Saved data entries -
::::

**config.mk**
```make
export PLATFORM = sky130hd
export DESIGN_NAME = cpu_core
export DESIGN_NICKNAME = d
export VERILOG_FILES = /design/src/verilog/cpu_pkg.sv /design/src/verilog/reg_file.sv /design/src/verilog/insn_decode.sv /design/src/verilog/alu_exec.sv /design/src/verilog/cpu_core.sv
export SDC_FILE = /design/constraint.sdc
export NUM_CORES = 2
export LEC_CHECK = 0
export ABC_AREA = 1
export BUFFER_PORTS_ARGS = -buffer_cell sky130_fd_sc_hd__buf_2
export CORE_AREA = 2 2 326 457
export DETAILED_ROUTE_END_ITERATION = 16
export DIE_AREA = 0 0 328 459
export GPL_TIMING_DRIVEN = 1
export SKIP_CTS_REPAIR_TIMING = 1
export SLEW_MARGIN = 20
export SYNTH_ARGS = -nofsm -noshare
export SYNTH_HDL_FRONTEND = slang
export SYNTH_SLANG_ARGS = --single-unit
```
**constraint.sdc**
```tcl
create_clock -name clk -period 10.4 [get_ports clk]
set_input_delay 0 -clock clk [delete_from_list [all_inputs] [get_ports clk]]
set_output_delay 0 -clock clk [all_outputs]
set_load 0.005 [all_outputs]
```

::::

Work required - Once you have read the records above, write them out again exactly.

Response area -
**config.mk**
```make
export PLATFORM = sky130hd
export DESIGN_NAME = cpu_core
export DESIGN_NICKNAME = d
export VERILOG_FILES = /design/src/verilog/cpu_pkg.sv /design/src/verilog/reg_file.sv /design/src/verilog/insn_decode.sv /design/src/verilog/alu_exec.sv /design/src/verilog/cpu_core.sv
export SDC_FILE = /design/constraint.sdc
export NUM_CORES = 2
export LEC_CHECK = 0
export ABC_AREA = 1
export BUFFER_PORTS_ARGS = -buffer_cell sky130_fd_sc_hd__buf_2
export CORE_AREA = 2 2 326 457
export DETAILED_ROUTE_END_ITERATION = 16
export DIE_AREA = 0 0 328 459
export GPL_TIMING_DRIVEN = 1
export SKIP_CTS_REPAIR_TIMING = 1
export SLEW_MARGIN = 20
export SYNTH_ARGS = -nofsm -noshare
export SYNTH_HDL_FRONTEND = slang
export SYNTH_SLANG_ARGS = --single-unit
```
**constraint.sdc**
```tcl
create_clock -name clk -period 10.4 [get_ports clk]
set_input_delay 0 -clock clk [delete_from_list [all_inputs] [get_ports clk]]
set_output_delay 0 -clock clk [all_outputs]
set_load 0.005 [all_outputs]
```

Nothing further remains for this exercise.